I assume this asks for variants to be enabled?

Eugene.Zelenko wrote:

Don Alessandro (http://ru.wikipedia.org/wiki/%D0%A3%D1%87%D0%B0%D1%81%D1%82%D0%BD%D0%B8%D0%BA:Don_Alessandro) tried to create support fro multiples writing systems for Crimean Tatar language based on Kazakh converter.

I don't know current status. Probably developers help needed to update code to current MediaWiki code and other possible problems fixing.

timming wrote:

Crimean Tatar writing system convertor

attachment crh_kir_lat.rar ignored as obsolete

timming wrote:

(In reply to comment #2)
Yes, actually, he asked me to work on it.

I've attached the converter. It is written on php. Is it possible to update it to current MediaWiki code?

alessandro_gor wrote:

Really. I've asked Timming to help me with this problem.
So, nearly two months have passed, is there any progress?

halan wrote:

It is the program it is important for many languages of the people of Russia and were the USSR at which alphabets varied. The experts having possibility to help, I ask to pay attention to this problem.

ilnarshaidullov wrote:

Totally agree with you. To date, day, many representatives of these people live abroad and enjoy the Latin, Cyrillic and others, so this is a very big problem. The sooner we resolve it, the sooner these projects will develop.

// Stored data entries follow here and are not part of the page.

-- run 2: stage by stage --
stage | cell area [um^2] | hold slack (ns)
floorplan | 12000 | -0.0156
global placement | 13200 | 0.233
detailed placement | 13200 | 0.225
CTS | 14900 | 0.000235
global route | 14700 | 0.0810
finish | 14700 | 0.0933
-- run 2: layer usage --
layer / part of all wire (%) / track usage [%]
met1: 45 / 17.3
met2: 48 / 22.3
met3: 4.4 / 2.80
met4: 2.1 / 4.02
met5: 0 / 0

remove keyword shell. I'm not exactly sure what its here for.

Note, the patch is in the wrong format (all patches should be in (uncompressed) unified diff format. Some of us don't have a rar decompression programs installed (and apparently there aren't any open source ones(?)).) Furthermore just providing the php files doesn't really give the context of where they are supposed to go.

To summarize, please provide patches in unified diff format.

amdf00 wrote:

OK, I understand. The patch should be rewritten, to be something like http://svn.wikimedia.org/doc/LanguageTg_8php_source.html

So, I'll remove the shell keyword.

That(In reply to comment #9)

OK, I understand. The patch should be rewritten, to be something like
http://svn.wikimedia.org/doc/LanguageTg_8php_source.html

That to, but more importantly, the patch should be generated by the diff program (svn diff if you're using svn, but really they're both the same program). For example (pulling a random example from bugzilla) http://bug-attachment.wikimedia.org/attachment.cgi?id=2634 notice how it has + signs at lines that are new, and - signs on lines that are removed. See [[Unified_diff#Unified_format]]

Thanks.

timming wrote:

(In reply to comment #10)
Maybe I didn't understand you well, but this is not a patch, this is a transliteration program example. And the question was if someone could make a patch for Wikipedia engine out of this example.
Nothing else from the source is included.